● **Exercise**
From the entries that follow, work out how many lines contain "input". Write the number only.

(Saved data entries)
==> src/rtl/sync_rise.sv <==
// sync_rise: 2-flop synchronizer plus registered rising-edge pulse (clk, rst_n, din -> pulse)
module sync_rise (
  input  logic clk,
  input  logic rst_n,
  input  logic din,
  output logic pulse
);
  logic [2:0] sync_q, sync_d;
  logic       pulse_q, pulse_d;
  always_comb begin
    sync_d  = {sync_q[1:0], din};
    pulse_d = sync_q[1] & ~sync_q[2];
  end
  always_ff @(posedge clk or negedge rst_n) begin
    if (!rst_n) begin
      sync_q  <= '0;
      pulse_q <= 1'b0;
    end else begin
      sync_q  <= sync_d;
      pulse_q <= pulse_d;
    end
  end
  assign pulse = pulse_q;
endmodule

● **Answer**
3